Major figures in the world of artificial intelligence, including Elon Musk, published a forum this week in the form of a cry of alarm.

What are they telling us? That the explosion of artificial intelligence in recent months, and its penetration into our daily lives, as seen with conversational software like GPT4, is such that we need to take a break for a few months just to know roughly where we are.

Pause?

Because, tell us the signatories of this forum, the colonization of our societies by artificial intelligence might deeply dislocate them.

It also entails the risk of a growing confusion between true and false, to the point of disrupting all our mental landmarks. Artificial intelligence might manufacture an “artificial reality” tomorrow, which would replace ours without our realizing it.

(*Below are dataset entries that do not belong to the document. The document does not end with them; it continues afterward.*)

## config.mk

```make
export PLATFORM = sky130hd
export DESIGN_NAME = rscmb_reset_combiner
export DESIGN_NICKNAME = d
export VERILOG_FILES = /design/src/rscmb_pkg.sv /design/src/rscmb_release_sync.sv /design/src/rscmb_axil_slave.sv /design/src/rscmb_reset_combiner.sv
export SDC_FILE = /design/constraint.sdc
export NUM_CORES = 1
export LEC_CHECK = 0
export BUFFER_PORTS_ARGS = -buffer_cell sky130_fd_sc_hd__buf_4
export CAP_MARGIN = 20
export CORE_MARGIN = 4
export CORE_UTILIZATION = 41
export CTS_CLUSTER_SIZE = 25
export DETAILED_ROUTE_END_ITERATION = 10
export HOLD_SLACK_MARGIN = 0.03
export MAX_ROUTING_LAYER = met4
export PLACE_DENSITY_LB_ADDON = 0.1
export SYNTH_ARGS = -nofsm -noshare
export SYNTH_HDL_FRONTEND = slang
export SYNTH_SLANG_ARGS = --single-unit
export TNS_END_PERCENT = 50
```

## constraint.sdc

```tcl
create_clock -name clk -period 1.1 [get_ports clk]
set_input_delay 0.055 -clock clk [delete_from_list [all_inputs] [get_ports clk]]
set_output_delay 0.055 -clock clk [all_outputs]
set_load 0.02 [all_outputs]
```

## src/rscmb_pkg.sv

```systemverilog
// package for the reset source combiner: register map, field positions,
// reset values and bus answer codes.
// assumes a 32-bit AXI4-Lite register bus with a 4-bit byte address.
package rscmb_pkg;

  // ************************************************************
  // register map
  // ************************************************************
  localparam int ADDR_W = 4;
  localparam int DATA_W = 32;
  localparam int STATUS_W = 16;
  localparam logic [3:0] STATUS_OFFSET = 4'h0;
  localparam logic [3:0] LIVE_OFFSET = 4'h4;

  // ************************************************************
  // reset_cause_status fields
  // ************************************************************
  localparam int BIT_POR = 0;
  localparam int BIT_BROWN = 1;
  localparam int BIT_IDLE = 2;
  localparam int BIT_SLEEP = 3;
  localparam int BIT_WDOG_TIMEOUT = 4;
  localparam int BIT_WDOG_EN = 5;
  localparam int BIT_RESET_INSTR = 6;
  localparam int BIT_EXT_PIN = 7;
  localparam int BIT_VREG = 8;
  localparam int BIT_ILLOP = 14;
  localparam int BIT_TRAP = 15;
  localparam logic [15:0] STATUS_POR_VALUE = 16'h0001;
  localparam logic [15:0] STATUS_IMPL_MASK = 16'hC1FF;

  // ************************************************************
  // live source register fields
  // ************************************************************
  localparam int LIVE_WDT_EN = 0;
  localparam int LIVE_BROWN = 1;
  localparam int LIVE_EXTPIN = 2;
  localparam int LIVE_INTREQ = 3;

  // ************************************************************
  // pin synchroniser and bus answers
  // ************************************************************
  localparam int PIN_COUNT = 2;
  localparam int PIN_EXT_CLEAR = 0;
  localparam int PIN_BROWN = 1;
  localparam logic [1:0] PIN_IDLE = 2'h1;
  localparam int SYNC_STAGES = 2;
  localparam logic [1:0] RESP_OKAY = 2'h0;
  localparam logic [1:0] RESP_SLVERR = 2'h2;

endpackage

```

## src/rscmb_release_sync.sv

```systemverilog
// reset release synchroniser: asserts at once, releases on the clock.
// assumes rawReset may come from pins or logic with no relation to clk.
`timescale 1ns/1ps
module rscmb_release_sync #(
  parameter int STAGES = rscmb_pkg::SYNC_STAGES
) (
  input wire logic clk,
  input wire logic rawReset,
  output logic syncReset
);

  logic [STAGES-1:0] chain_reg;

  // ************************************************************
  // async assert, clocked release
  // ************************************************************
  // release walks the chain so no flop sees a metastable edge
  always_ff @(posedge clk or posedge rawReset) begin
    if (rawReset) begin
      chain_reg <= '1;
    end else begin
      chain_reg <= {chain_reg[STAGES-2:0], 1'b0};
    end
  end

  assign syncReset = chain_reg[STAGES-1];

endmodule // rscmb_release_sync

```

## src/rscmb_axil_slave.sv

```systemverilog
// AXI4-Lite slave front end: takes address and data in either order,
// hands one write strobe and one read decode to the register file.
// assumes a single clock and that sys_rst is the only reset of the bus.
`timescale 1ns/1ps
module rscmb_axil_slave (
  input wire logic clk,
  input wire logic sys_rst,
  input wire logic [rscmb_pkg::ADDR_W-1:0] s_axi_awaddr,
  input wire logic s_axi_awvalid,
  output logic s_axi_awready,
  input wire logic [rscmb_pkg::DATA_W-1:0] s_axi_wdata,
  input wire logic [3:0] s_axi_wstrb,
  input wire logic s_axi_wvalid,
  output logic s_axi_wready,
  output logic [1:0] s_axi_bresp,
  output logic s_axi_bvalid,
  input wire logic s_axi_bready,
  input wire logic [rscmb_pkg::ADDR_W-1:0] s_axi_araddr,
  input wire logic s_axi_arvalid,
  output logic s_axi_arready,
  output logic [rscmb_pkg::DATA_W-1:0] s_axi_rdata,
  output logic [1:0] s_axi_rresp,
  output logic s_axi_rvalid,
  input wire logic s_axi_rready,
  output logic wrEn,
  output logic [rscmb_pkg::ADDR_W-1:0] wrAddr,
  output logic [rscmb_pkg::DATA_W-1:0] wrData,
  output logic [3:0] wrStrb,
  input wire logic wrErr,
  output logic [rscmb_pkg::ADDR_W-1:0] rdAddr,
  input wire logic [rscmb_pkg::DATA_W-1:0] rdData,
  input wire logic rdErr
);

  logic awHeld_reg;
  logic wHeld_reg;

  // ************************************************************
  // write channel
  // ************************************************************
  assign s_axi_awready = !awHeld_reg && !s_axi_bvalid;
  assign s_axi_wready = !wHeld_reg && !s_axi_bvalid;
  assign wrEn = awHeld_reg && wHeld_reg && !s_axi_bvalid;

  always_ff @(posedge clk or posedge sys_rst) begin
    if (sys_rst) begin
      awHeld_reg <= 1'b0;
      wrAddr <= '0;
    end else if (s_axi_awvalid && s_axi_awready) begin
      awHeld_reg <= 1'b1;
      wrAddr <= s_axi_awaddr;
    end else if (wrEn) begin
      awHeld_reg <= 1'b0;
    end
  end

  always_ff @(posedge clk or posedge sys_rst) begin
    if (sys_rst) begin
      wHeld_reg <= 1'b0;
      wrData <= '0;
      wrStrb <= 4'h0;
    end else if (s_axi_wvalid && s_axi_wready) begin
      wHeld_reg <= 1'b1;
      wrData <= s_axi_wdata;
      wrStrb <= s_axi_wstrb;
    end else if (wrEn) begin
      wHeld_reg <= 1'b0;
    end
  end

  always_ff @(posedge clk or posedge sys_rst) begin
    if (sys_rst) begin
      s_axi_bvalid <= 1'b0;
      s_axi_bresp <= rscmb_pkg::RESP_OKAY;
    end else if (wrEn) begin
      s_axi_bvalid <= 1'b1;
      s_axi_bresp <= wrErr ? rscmb_pkg::RESP_SLVERR : rscmb_pkg::RESP_OKAY;
    end else if (s_axi_bready) begin
      s_axi_bvalid <= 1'b0;
    end
  end

  // ************************************************************
  // read channel
  // ************************************************************
  // decode is combinational on araddr, so the answer comes one cycle later
  assign s_axi_arready = !s_axi_rvalid;
  assign rdAddr = s_axi_araddr;

  always_ff @(posedge clk or posedge sys_rst) begin
    if (sys_rst) begin
      s_axi_rvalid <= 1'b0;
      s_axi_rdata <= '0;
      s_axi_rresp <= rscmb_pkg::RESP_OKAY;
    end else if (s_axi_arvalid && s_axi_arready) begin
      s_axi_rvalid <= 1'b1;
      s_axi_rdata <= rdData;
      s_axi_rresp <= rdErr ? rscmb_pkg::RESP_SLVERR : rscmb_pkg::RESP_OKAY;
    end else if (s_axi_rready) begin
      s_axi_rvalid <= 1'b0;
    end
  end

endmodule // rscmb_axil_slave

```

## src/rscmb_reset_combiner.sv

```systemverilog
// reset source combiner: merges every reset source into one master reset,
// records the cause in reset_cause_status and serves it over AXI4-Lite.
// assumes sys_rst is the power-on reset; pin sources are asynchronous,
// instruction and trap sources are one-cycle pulses on clk.
`timescale 1ns/1ps
module rscmb_reset_combiner (
  input wire logic clk,
  input wire logic sys_rst,
  input wire logic brownOutReq,
  input wire logic externalClearPinN,
  input wire logic resetInstr,
  input wire logic watchdogTimeout,
  input wire logic trapConflict,
  input wire logic illegalOp,
  input wire logic powerSaveInstr,
  input wire logic powerSaveSleep,
  input wire logic watchdogFuseEnable,
  output logic masterSystemReset,
  output logic watchdogEnabled,
  output logic regulatorSleepActive,
  input wire logic [rscmb_pkg::ADDR_W-1:0] s_axi_awaddr,
  input wire logic s_axi_awvalid,
  output logic s_axi_awready,
  input wire logic [rscmb_pkg::DATA_W-1:0] s_axi_wdata,
  input wire logic [3:0] s_axi_wstrb,
  input wire logic s_axi_wvalid,
  output logic s_axi_wready,
  output logic [1:0] s_axi_bresp,
  output logic s_axi_bvalid,
  input wire logic s_axi_bready,
  input wire logic [rscmb_pkg::ADDR_W-1:0] s_axi_araddr,
  input wire logic s_axi_arvalid,
  output logic s_axi_arready,
  output logic [rscmb_pkg::DATA_W-1:0] s_axi_rdata,
  output logic [1:0] s_axi_rresp,
  output logic s_axi_rvalid,
  input wire logic s_axi_rready
);

  // ************************************************************
  // declarations
  // ************************************************************
  logic [rscmb_pkg::PIN_COUNT-1:0] pinSync1_reg;
  logic [rscmb_pkg::PIN_COUNT-1:0] pinSync2_reg;
  logic extPinActive;
  logic brownActive;
  logic wdtFire;
  logic internalReq_reg;
  logic internalReq_next;
  logic rawReset;
  logic [rscmb_pkg::STATUS_W-1:0] status_reg;
  logic [rscmb_pkg::STATUS_W-1:0] status_next;
  logic [rscmb_pkg::STATUS_W-1:0] setMask;
  logic [rscmb_pkg::STATUS_W-1:0] clrMask;
  logic [rscmb_pkg::STATUS_W-1:0] writeMerged;
  logic statusWrite;
  logic wrEn;
  logic [rscmb_pkg::ADDR_W-1:0] wrAddr;
  logic [rscmb_pkg::DATA_W-1:0] wrData;
  logic [3:0] wrStrb;
  logic wrErr;
  logic [rscmb_pkg::ADDR_W-1:0] rdAddr;
  logic [rscmb_pkg::DATA_W-1:0] rdData;
  logic rdErr;
  logic [rscmb_pkg::DATA_W-1:0] liveWord;

  // ************************************************************
  // helpers
  // ************************************************************
  function automatic logic rscmbHit(
    input logic [rscmb_pkg::ADDR_W-1:0] addr,
    input logic [rscmb_pkg::ADDR_W-1:0] offset
  );
    // low two bits ignored: every register is one aligned word
    rscmbHit = (addr[rscmb_pkg::ADDR_W-1:2] == offset[rscmb_pkg::ADDR_W-1:2]);
  endfunction

  function automatic logic [15:0] rscmbMerge(
    input logic [15:0] old,
    input logic [15:0] data,
    input logic [1:0] strb
  );
    logic [15:0] result;
    result = old;
    if (strb[0]) begin
      result[7:0] = data[7:0];
    end
    if (strb[1]) begin
      result[15:8] = data[15:8];
    end
    rscmbMerge = result;
  endfunction

  // ************************************************************
  // pin synchronisers
  // ************************************************************
  always_ff @(posedge clk or posedge sys_rst) begin
    if (sys_rst) begin
      pinSync1_reg <= rscmb_pkg::PIN_IDLE;
      pinSync2_reg <= rscmb_pkg::PIN_IDLE;
    end else begin
      pinSync1_reg <= {brownOutReq, externalClearPinN};
      pinSync2_reg <= pinSync1_reg;
    end
  end

  assign extPinActive = !pinSync2_reg[rscmb_pkg::PIN_EXT_CLEAR];
  assign brownActive = pinSync2_reg[rscmb_pkg::PIN_BROWN];

  // ************************************************************
  // reset merge
  // ************************************************************
  // watchdog time-outs only count while the watchdog is enabled
  assign watchdogEnabled = status_reg[rscmb_pkg::BIT_WDOG_EN] || watchdogFuseEnable;
  assign wdtFire = watchdogTimeout && watchdogEnabled;
  assign internalReq_next = resetInstr || wdtFire || trapConflict || illegalOp;

  always_ff @(posedge clk or posedge sys_rst) begin
    if (sys_rst) begin
      internalReq_reg <= 1'b0;
    end else begin
      internalReq_reg <= internalReq_next;
    end
  end

  // raw pins feed only this async assert path; flag logic uses the synced copies
  assign rawReset = sys_rst || brownOutReq || !externalClearPinN || internalReq_reg;

  rscmb_release_sync #(
    .STAGES(rscmb_pkg::SYNC_STAGES)
  ) releaseSync (
    .clk(clk),
    .rawReset(rawReset),
    .syncReset(masterSystemReset)
  );

  // ************************************************************
  // reset cause status
  // ************************************************************
  always_comb begin
    setMask = '0;
    setMask[rscmb_pkg::BIT_BROWN] = brownActive;
    setMask[rscmb_pkg::BIT_EXT_PIN] = extPinActive;
    setMask[rscmb_pkg::BIT_RESET_INSTR] = resetInstr;
    setMask[rscmb_pkg::BIT_WDOG_TIMEOUT] = wdtFire;
    setMask[rscmb_pkg::BIT_SLEEP] = powerSaveInstr && powerSaveSleep;
    setMask[rscmb_pkg::BIT_IDLE] = powerSaveInstr && !powerSaveSleep;
    setMask[rscmb_pkg::BIT_TRAP] = trapConflict;
    setMask[rscmb_pkg::BIT_ILLOP] = illegalOp;
  end

  always_comb begin
    clrMask = '0;
    // brown-out clears every cause flag but the pin flags and the power-on flag
    clrMask[rscmb_pkg::BIT_TRAP] = brownActive;
    clrMask[rscmb_pkg::BIT_ILLOP] = brownActive;
    clrMask[rscmb_pkg::BIT_RESET_INSTR] = brownActive;
    clrMask[rscmb_pkg::BIT_SLEEP] = brownActive;
    clrMask[rscmb_pkg::BIT_IDLE] = brownActive;
    clrMask[rscmb_pkg::BIT_WDOG_TIMEOUT] = brownActive || powerSaveInstr;
  end

  assign statusWrite = wrEn && rscmbHit(wrAddr, rscmb_pkg::STATUS_OFFSET);

  always_comb begin
    writeMerged = status_reg;
    if (statusWrite) begin
      writeMerged = rscmbMerge(status_reg, wrData[15:0], wrStrb[1:0]);
    end
    // hardware sets win over software and hardware clears in the same cycle
    status_next = ((writeMerged & ~clrMask) | setMask) & rscmb_pkg::STATUS_IMPL_MASK;
  end

  // only power-on resets this register; master reset leaves it alone
  always_ff @(posedge clk or posedge sys_rst) begin
    if (sys_rst) begin
      status_reg <= rscmb_pkg::STATUS_POR_VALUE;
    end else begin
      status_reg <= status_next;
    end
  end

  assign regulatorSleepActive = status_reg[rscmb_pkg::BIT_VREG];

  // ************************************************************
  // register access
  // ************************************************************
  always_comb begin
    liveWord = '0;
    liveWord[rscmb_pkg::LIVE_WDT_EN] = watchdogEnabled;
    liveWord[rscmb_pkg::LIVE_BROWN] = brownActive;
    liveWord[rscmb_pkg::LIVE_EXTPIN] = extPinActive;
    liveWord[rscmb_pkg::LIVE_INTREQ] = internalReq_reg;
  end

  always_comb begin
    rdData = '0;
    rdErr = 1'b0;
    if (rscmbHit(rdAddr, rscmb_pkg::STATUS_OFFSET)) begin
      rdData[15:0] = status_reg;
    end else if (rscmbHit(rdAddr, rscmb_pkg::LIVE_OFFSET)) begin
      rdData = liveWord;
    end else begin
      rdErr = 1'b1;
    end
  end

  // live register is read-only: writes there are dropped with OKAY
  assign wrErr = !rscmbHit(wrAddr, rscmb_pkg::STATUS_OFFSET)
    && !rscmbHit(wrAddr, rscmb_pkg::LIVE_OFFSET);

  rscmb_axil_slave axilSlave (
    .clk(clk),
    .sys_rst(sys_rst),
    .s_axi_awaddr(s_axi_awaddr),
    .s_axi_awvalid(s_axi_awvalid),
    .s_axi_awready(s_axi_awready),
    .s_axi_wdata(s_axi_wdata),
    .s_axi_wstrb(s_axi_wstrb),
    .s_axi_wvalid(s_axi_wvalid),
    .s_axi_wready(s_axi_wready),
    .s_axi_bresp(s_axi_bresp),
    .s_axi_bvalid(s_axi_bvalid),
    .s_axi_bready(s_axi_bready),
    .s_axi_araddr(s_axi_araddr),
    .s_axi_arvalid(s_axi_arvalid),
    .s_axi_arready(s_axi_arready),
    .s_axi_rdata(s_axi_rdata),
    .s_axi_rresp(s_axi_rresp),
    .s_axi_rvalid(s_axi_rvalid),
    .s_axi_rready(s_axi_rready),
    .wrEn(wrEn),
    .wrAddr(wrAddr),
    .wrData(wrData),
    .wrStrb(wrStrb),
    .wrErr(wrErr),
    .rdAddr(rdAddr),
    .rdData(rdData),
    .rdErr(rdErr)
  );

  // ************************************************************
  // assertions
  // ************************************************************
  a_merge_pulse:
    assert property (@(posedge clk) disable iff (sys_rst)
      (resetInstr || trapConflict || illegalOp) |=> masterSystemReset)
    else $error("reset source pulse did not raise master reset");

  a_hold_active:
    assert property (@(posedge clk) disable iff (sys_rst)
      internalReq_reg |-> masterSystemReset)
    else $error("master reset low while a source is active");

  a_sync_release:
    assert property (@(posedge clk) disable iff (sys_rst)
      $fell(masterSystemReset) |-> !$past(internalReq_reg) && !$past(internalReq_reg, 2))
    else $error("master reset released too soon after a source");

  a_por_value:
    assert property (@(posedge clk)
      $fell(sys_rst) |-> status_reg == rscmb_pkg::STATUS_POR_VALUE)
    else $error("status not at power-on value after power-on");

  a_trap_flag:
    assert property (@(posedge clk) disable iff (sys_rst)
      trapConflict |=> status_reg[rscmb_pkg::BIT_TRAP])
    else $error("trap conflict flag not set");

  a_illop_flag:
    assert property (@(posedge clk) disable iff (sys_rst)
      illegalOp |=> status_reg[rscmb_pkg::BIT_ILLOP])
    else $error("illegal op flag not set");

  a_unimpl_zero:
    assert property (@(posedge clk) disable iff (sys_rst)
      s_axi_rvalid |-> s_axi_rdata[13:9] == 5'h00)
    else $error("unimplemented status bits read nonzero");

  a_extpin_flag:
    assert property (@(posedge clk) disable iff (sys_rst)
      !externalClearPinN [*3] |=> status_reg[rscmb_pkg::BIT_EXT_PIN])
    else $error("external pin flag not set after pin reset");

  a_swr_flag:
    assert property (@(posedge clk) disable iff (sys_rst)
      resetInstr |=> status_reg[rscmb_pkg::BIT_RESET_INSTR] && masterSystemReset)
    else $error("reset instruction not recorded");

  a_wdt_fuse:
    assert property (@(posedge clk) disable iff (sys_rst)
      watchdogFuseEnable && watchdogTimeout |=> status_reg[rscmb_pkg::BIT_WDOG_TIMEOUT])
    else $error("fuse-enabled watchdog time-out ignored");

  a_wdt_gate:
    assert property (@(posedge clk) disable iff (sys_rst)
      watchdogTimeout && !watchdogEnabled && !resetInstr && !trapConflict && !illegalOp
      |=> !internalReq_reg)
    else $error("disabled watchdog caused a reset");

  a_watchdog_timeout_flag_clear:
    assert property (@(posedge clk) disable iff (sys_rst)
      powerSaveInstr && !wdtFire |=> !status_reg[rscmb_pkg::BIT_WDOG_TIMEOUT])
    else $error("power-save did not clear watchdog flag");

  a_sleep_idle:
    assert property (@(posedge clk) disable iff (sys_rst)
      powerSaveInstr && !brownActive
      |=> ($past(powerSaveSleep) ? status_reg[rscmb_pkg::BIT_SLEEP]
      : status_reg[rscmb_pkg::BIT_IDLE]))
    else $error("sleep or idle flag not set by power-save");

  a_brown_flag:
    assert property (@(posedge clk) disable iff (sys_rst)
      brownActive |=> status_reg[rscmb_pkg::BIT_BROWN])
    else $error("brown-out not recorded");

  // the raw pin holds the master reset; the synced copy lags its release
  a_brown_hold:
    assert property (@(posedge clk) disable iff (sys_rst)
      brownOutReq |=> masterSystemReset)
    else $error("master reset low during brown-out");

  a_write_store:
    assert property (@(posedge clk) disable iff (sys_rst)
      statusWrite && wrStrb[1:0] == 2'h3 && setMask == 16'h0000 && clrMask == 16'h0000
      |=> status_reg == (($past(wrData[15:0])) & rscmb_pkg::STATUS_IMPL_MASK))
    else $error("status write not stored");

  a_write_noreset:
    assert property (@(posedge clk) disable iff (sys_rst)
      statusWrite && !internalReq_next |=> !internalReq_reg)
    else $error("software write caused a reset request");

endmodule // rscmb_reset_combiner

```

It might also replace an incalculable number of workers in the professional world. We understand the legitimate panic of all those who would suddenly be declared useless.

It is explained that this machine will be able, and can even already, write honorable novels, suitable screenplays, pass very difficult entrance exams in the biggest schools.

Eventually, artificial intelligence might lead to the obsolescence of human beings, as if they were nothing more than obsolete technology in front of machines capable of mental operations infinitely superior to their own. As if the human being programmed his own disappearance, or at least, agreed himself to be no more than the dead wood of the history of progress.

Progress?

Is it really up to the oligarchs of new technologies to pilot the destinies of humanity from now on?

Will we really consent to this switch to transhumanism? Or is it not necessary to put democratic and ethical beacons on what might lead to alienation such as we have never seen in human history? But can we stop or even regulate such a technological advance? The question haunts us.